Instruction for the data below: set down exactly the lines from the line with "grt_pass1_wl_um = 16100" to the line with "max_cap_viol_count = 0", inclusive, and no others.
·····
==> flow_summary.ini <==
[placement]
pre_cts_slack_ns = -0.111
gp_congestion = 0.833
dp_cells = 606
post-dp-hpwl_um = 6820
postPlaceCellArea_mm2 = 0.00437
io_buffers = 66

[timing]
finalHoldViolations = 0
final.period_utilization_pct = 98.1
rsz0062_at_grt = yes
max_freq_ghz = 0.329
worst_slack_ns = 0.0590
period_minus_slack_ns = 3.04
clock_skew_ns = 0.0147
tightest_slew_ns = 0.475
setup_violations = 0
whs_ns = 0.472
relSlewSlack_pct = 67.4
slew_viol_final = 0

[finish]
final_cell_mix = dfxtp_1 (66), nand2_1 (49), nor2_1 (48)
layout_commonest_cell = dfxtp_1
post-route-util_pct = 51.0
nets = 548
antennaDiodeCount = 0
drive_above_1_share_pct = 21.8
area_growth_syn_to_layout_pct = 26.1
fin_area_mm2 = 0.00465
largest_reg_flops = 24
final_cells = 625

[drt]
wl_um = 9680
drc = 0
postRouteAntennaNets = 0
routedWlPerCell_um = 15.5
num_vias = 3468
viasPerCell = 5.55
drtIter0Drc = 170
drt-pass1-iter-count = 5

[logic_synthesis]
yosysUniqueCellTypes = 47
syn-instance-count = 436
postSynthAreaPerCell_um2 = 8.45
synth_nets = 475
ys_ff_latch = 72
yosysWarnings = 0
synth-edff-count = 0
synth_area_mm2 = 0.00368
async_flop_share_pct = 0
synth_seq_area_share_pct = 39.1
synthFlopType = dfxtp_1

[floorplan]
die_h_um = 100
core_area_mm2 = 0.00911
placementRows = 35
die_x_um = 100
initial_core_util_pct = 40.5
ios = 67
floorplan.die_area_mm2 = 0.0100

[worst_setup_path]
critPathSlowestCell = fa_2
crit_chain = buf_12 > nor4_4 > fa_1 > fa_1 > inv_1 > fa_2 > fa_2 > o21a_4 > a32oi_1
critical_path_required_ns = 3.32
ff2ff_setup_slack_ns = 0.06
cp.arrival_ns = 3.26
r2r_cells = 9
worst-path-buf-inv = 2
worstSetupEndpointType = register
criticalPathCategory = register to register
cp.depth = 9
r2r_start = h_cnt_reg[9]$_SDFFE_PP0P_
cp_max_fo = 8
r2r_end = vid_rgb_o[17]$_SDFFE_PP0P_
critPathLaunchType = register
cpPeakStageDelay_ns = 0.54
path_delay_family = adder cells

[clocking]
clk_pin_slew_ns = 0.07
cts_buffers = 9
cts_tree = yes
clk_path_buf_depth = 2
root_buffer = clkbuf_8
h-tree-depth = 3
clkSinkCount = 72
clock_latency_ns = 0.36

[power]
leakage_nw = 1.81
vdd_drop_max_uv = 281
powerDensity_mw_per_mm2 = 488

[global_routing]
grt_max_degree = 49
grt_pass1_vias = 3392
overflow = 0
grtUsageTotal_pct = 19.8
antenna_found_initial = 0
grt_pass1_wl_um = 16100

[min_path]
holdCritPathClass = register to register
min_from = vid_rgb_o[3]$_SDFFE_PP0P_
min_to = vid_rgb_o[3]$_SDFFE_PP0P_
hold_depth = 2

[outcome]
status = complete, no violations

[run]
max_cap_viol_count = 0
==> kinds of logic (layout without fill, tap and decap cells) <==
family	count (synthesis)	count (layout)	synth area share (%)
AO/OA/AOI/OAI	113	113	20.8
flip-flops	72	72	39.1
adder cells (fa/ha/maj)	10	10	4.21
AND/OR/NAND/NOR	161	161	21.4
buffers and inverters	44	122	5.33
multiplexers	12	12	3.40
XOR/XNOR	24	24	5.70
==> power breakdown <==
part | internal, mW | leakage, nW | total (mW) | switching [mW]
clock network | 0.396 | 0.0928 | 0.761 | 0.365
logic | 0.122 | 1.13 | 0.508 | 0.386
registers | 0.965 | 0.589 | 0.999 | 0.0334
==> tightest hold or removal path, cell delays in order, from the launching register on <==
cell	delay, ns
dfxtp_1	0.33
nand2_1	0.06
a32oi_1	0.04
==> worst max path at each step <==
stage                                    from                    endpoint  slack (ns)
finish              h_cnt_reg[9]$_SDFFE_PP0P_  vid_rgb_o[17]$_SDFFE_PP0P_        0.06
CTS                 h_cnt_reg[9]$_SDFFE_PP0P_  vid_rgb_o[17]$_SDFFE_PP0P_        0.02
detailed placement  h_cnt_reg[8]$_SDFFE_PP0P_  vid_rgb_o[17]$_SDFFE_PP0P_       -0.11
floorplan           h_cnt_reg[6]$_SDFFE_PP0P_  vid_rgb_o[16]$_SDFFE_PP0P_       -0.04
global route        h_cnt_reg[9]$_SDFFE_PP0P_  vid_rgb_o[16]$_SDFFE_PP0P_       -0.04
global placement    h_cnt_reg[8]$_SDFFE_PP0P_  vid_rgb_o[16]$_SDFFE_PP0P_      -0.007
### src/rtl/sdm_acc_stage.sv
// One first-order MASH stage: W-bit phase accumulator whose overflow is the
// stage carry. hold_zero keeps an inactive stage parked at zero.
module sdm_acc_stage
    import sdm_pkg::*;
#(
    parameter int W = 16
) (
    input  logic         clk,
    input  logic         rstn,
    input  logic         en,
    input  logic         clr,
    input  logic         hold_zero,
    input  logic [W-1:0] addend,
    output logic [W-1:0] sum,
    output logic         carry
);

    logic [W-1:0] acc;
    logic [W:0]   full;

    assign full  = {1'b0, acc} + {1'b0, addend};
    assign sum   = full[W-1:0];
    assign carry = hold_zero ? 1'b0 : full[W];

    always_ff @(posedge clk or negedge rstn) begin
        if (!rstn) begin
            acc <= '0;
        end else if (clr) begin
            acc <= '0;
        end else if (en) begin
            acc <= hold_zero ? '0 : full[W-1:0];
        end
    end

endmodule

### src/rtl/sdm_mash_n.sv
// MASH 1-1-..-1 sigma-delta modulator with run-time order selection, optional
// LFSR dither on stage 1, and registered noise-cancelled output.
module sdm_mash_n
    import sdm_pkg::*;
#(
    parameter int W      = 16,
    parameter int NSTG   = 3,
    parameter int DITHER = 0
) (
    input  logic                   clk,
    input  logic                   rstn,
    input  logic                   en,
    input  logic                   clr,
    input  logic [1:0]             order,
    input  logic [W-1:0]           din,
    output logic signed [NSTG:0]   dout,
    output logic                   dout_vld,
    output logic [NSTG-1:0]        carry
);

    localparam int         OW      = sdm_out_w(NSTG);
    localparam logic [1:0] MAX_ORD = 2'(NSTG - 1);

    // Sample handshake: each cycle with en=1 (and clr=0) consumes din and
    // produces one dout, flagged by a one-cycle dout_vld pulse on the next cycle.
    logic [1:0]          ord_eff;
    logic [NSTG-1:0]     active;
    logic [LFSR_W-1:0]   lfsr;
    logic                dith;
    logic [W-1:0]        stg_in  [NSTG];
    logic [W-1:0]        stg_sum [NSTG];
    logic [NSTG-1:0]     c;
    logic signed [OW-1:0] dreg [NSTG][NSTG];
    logic signed [OW-1:0] dnxt [NSTG][NSTG];
    logic signed [OW-1:0] y;
    logic signed [OW-1:0] d;

    assign ord_eff   = (order > MAX_ORD) ? MAX_ORD : order;
    assign dith      = (DITHER != 0) ? lfsr[0] : 1'b0;
    assign stg_in[0] = din + W'(dith);

    always_ff @(posedge clk or negedge rstn) begin
        if (!rstn) begin
            lfsr <= LFSR_SEED;
        end else if (clr) begin
            lfsr <= LFSR_SEED;
        end else if (en) begin
            lfsr <= {lfsr[LFSR_W-2:0], ^(lfsr & LFSR_TAPS)};
        end
    end

    for (genvar k = 0; k < NSTG; k++) begin : g_stage
        assign active[k] = (ord_eff >= 2'(k));
        if (k > 0) begin : g_chain
            assign stg_in[k] = stg_sum[k-1];
        end
        sdm_acc_stage #(.W(W)) u_stage (
            .clk       (clk),
            .rstn      (rstn),
            .en        (en),
            .clr       (clr),
            .hold_zero (!active[k]),
            .addend    (stg_in[k]),
            .sum       (stg_sum[k]),
            .carry     (c[k])
        );
    end

    // Stage k gets k cascaded first differences; dreg[k][j] holds the previous
    // input of difference j. Masking by active makes a stage drop out instantly.
    always_comb begin
        y = '0;
        d = '0;
        for (int k = 0; k < NSTG; k++) begin
            for (int j = 0; j < NSTG; j++) begin
                dnxt[k][j] = '0;
            end
        end
        for (int k = 0; k < NSTG; k++) begin
            d = {{(OW-1){1'b0}}, c[k]};
            for (int j = 0; j < NSTG; j++) begin
                if (j < k) begin
                    dnxt[k][j] = active[k] ? d : '0;
                    d = d - (active[k] ? dreg[k][j] : '0);
                end
            end
            y = y + d;
        end
    end

    always_ff @(posedge clk or negedge rstn) begin
        if (!rstn) begin
            dout     <= '0;
            dout_vld <= 1'b0;
            carry    <= '0;
            for (int k = 0; k < NSTG; k++) begin
                for (int j = 0; j < NSTG; j++) begin
                    dreg[k][j] <= '0;
                end
            end
        end else if (clr) begin
            dout     <= '0;
            dout_vld <= 1'b0;
            carry    <= '0;
            for (int k = 0; k < NSTG; k++) begin
                for (int j = 0; j < NSTG; j++) begin
                    dreg[k][j] <= '0;
                end
            end
        end else begin
            dout_vld <= en;
            if (en) begin
                dout  <= y;
                carry <= c;
                for (int k = 0; k < NSTG; k++) begin
                    for (int j = 0; j < NSTG; j++) begin
                        dreg[k][j] <= dnxt[k][j];
                    end
                end
            end
        end
    end

endmodule
$ cat config.mk
export PLATFORM = sky130hd
export DESIGN_NAME = n64_cmd_rx
export DESIGN_NICKNAME = d
export VERILOG_FILES = /design/src/rtl/n64_pkg.sv /design/src/rtl/n64_line_filter.sv /design/src/rtl/n64_cmd_rx.sv
export SDC_FILE = /design/constraint.sdc
export NUM_CORES = 1
export LEC_CHECK = 0
export CAP_MARGIN = 25
export CORE_MARGIN = 3
export CORE_UTILIZATION = 30
export DETAILED_ROUTE_END_ITERATION = 10
export PLACE_DENSITY = 0.52
export SYNTH_ARGS = -nofsm -noshare
export SYNTH_HDL_FRONTEND = slang
export SYNTH_HIERARCHICAL = 1
export SYNTH_SLANG_ARGS = --single-unit
$ cat constraint.sdc
create_clock -name clk -period 7.25 [get_ports clk]
set_input_delay 0.725 -clock clk [delete_from_list [all_inputs] [get_ports clk]]
set_output_delay 0.725 -clock clk [all_outputs]
set_load 0.1 [all_outputs]
$ cat src/rtl/n64_pkg.sv
// n64_pkg: shared types and constants for the N64 command receiver.
//   cmd_kind_e    - decoded command kind driven on cmd_kind
//   st_e          - receiver FSM states
//   CMD_*         - raw command byte values
//   LEN_*         - expected data-byte counts per command
//   RUMBLE_ADDR   - pak address bits [15:5] of the rumble motor register
//   n64_addr_crc  - 5-bit pak address CRC (poly 0x15, init 0, 5 flush bits)
//   n64_decode    - command byte to cmd_kind_e
package n64_pkg;

  typedef enum logic [2:0] {
    K_NONE   = 3'd0,
    K_INFO   = 3'd1,
    K_POLL   = 3'd2,
    K_PAK_RD = 3'd3,
    K_PAK_WR = 3'd4,
    K_UNK    = 3'd7
  } cmd_kind_e;

  typedef enum logic [1:0] {S_IDLE, S_LOW, S_HIGH, S_DONE} st_e;

  localparam logic [7:0] CMD_INFO  = 8'h00;
  localparam logic [7:0] CMD_POLL  = 8'h01;
  localparam logic [7:0] CMD_RD    = 8'h02;
  localparam logic [7:0] CMD_WR    = 8'h03;
  localparam logic [7:0] CMD_RESET = 8'hFF;

  localparam logic [8:0] LEN_SHORT = 9'd1;
  localparam logic [8:0] LEN_RD    = 9'd3;
  localparam logic [8:0] LEN_WR    = 9'd35;

  localparam logic [10:0] RUMBLE_ADDR = 11'h600;

  // Augmented long division: 11 address bits then 5 zero flush bits.
  function automatic logic [4:0] n64_addr_crc(input logic [10:0] a);
    logic [4:0]  c;
    logic [15:0] s;
    c = '0;
    s = {a, 5'b0};
    for (int i = 15; i >= 0; i--) begin
      if (c[4]) c = {c[3:0], s[i]} ^ 5'h15;
      else      c = {c[3:0], s[i]};
    end
    return c;
  endfunction

  function automatic cmd_kind_e n64_decode(input logic [7:0] b);
    case (b)
      CMD_INFO, CMD_RESET: return K_INFO;
      CMD_POLL:            return K_POLL;
      CMD_RD:              return K_PAK_RD;
      CMD_WR:              return K_PAK_WR;
      default:             return K_UNK;
    endcase
  endfunction

endpackage

$ cat src/rtl/n64_line_filter.sv
// n64_line_filter: synchroniser chain plus glitch filter for the N64 line.
//   clk, rst  - clock, synchronous active-high reset
//   data_in   - raw asynchronous line
//   fl        - filtered line; follows the synchronised line only after it
//               has differed for GLITCH_CYCLES consecutive cycles
module n64_line_filter #(
  parameter int SYNC_STAGES   = 2,
  parameter int GLITCH_CYCLES = 4,
  parameter int CNT_W         = 8
) (
  input  logic clk,
  input  logic rst,
  input  logic data_in,
  output logic fl
);

  localparam logic [CNT_W-1:0] GL_LIM = CNT_W'(GLITCH_CYCLES - 1);

  logic [SYNC_STAGES-1:0] sync_q, sync_d;
  logic [CNT_W-1:0]       gl_cnt_q, gl_cnt_d;
  logic                   fl_q, fl_d;
  logic                   s;

  assign s  = sync_q[SYNC_STAGES-1];
  assign fl = fl_q;

  always_comb begin
    sync_d   = {sync_q[SYNC_STAGES-2:0], data_in};
    fl_d     = fl_q;
    gl_cnt_d = '0;
    // Count consecutive disagreeing cycles; a run shorter than
    // GLITCH_CYCLES resets the count and never reaches fl.
    if (s != fl_q) begin
      if (gl_cnt_q >= GL_LIM) fl_d = s;
      else                    gl_cnt_d = gl_cnt_q + 1'b1;
    end
  end

  // Idle line is high.
  always_ff @(posedge clk) begin
    if (rst) begin
      sync_q   <= '1;
      gl_cnt_q <= '0;
      fl_q     <= 1'b1;
    end else begin
      sync_q   <= sync_d;
      gl_cnt_q <= gl_cnt_d;
      fl_q     <= fl_d;
    end
  end

endmodule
·····
→ Answer box
grt_pass1_wl_um = 16100

[min_path]
holdCritPathClass = register to register
min_from = vid_rgb_o[3]$_SDFFE_PP0P_
min_to = vid_rgb_o[3]$_SDFFE_PP0P_
hold_depth = 2

[outcome]
status = complete, no violations

[run]
max_cap_viol_count = 0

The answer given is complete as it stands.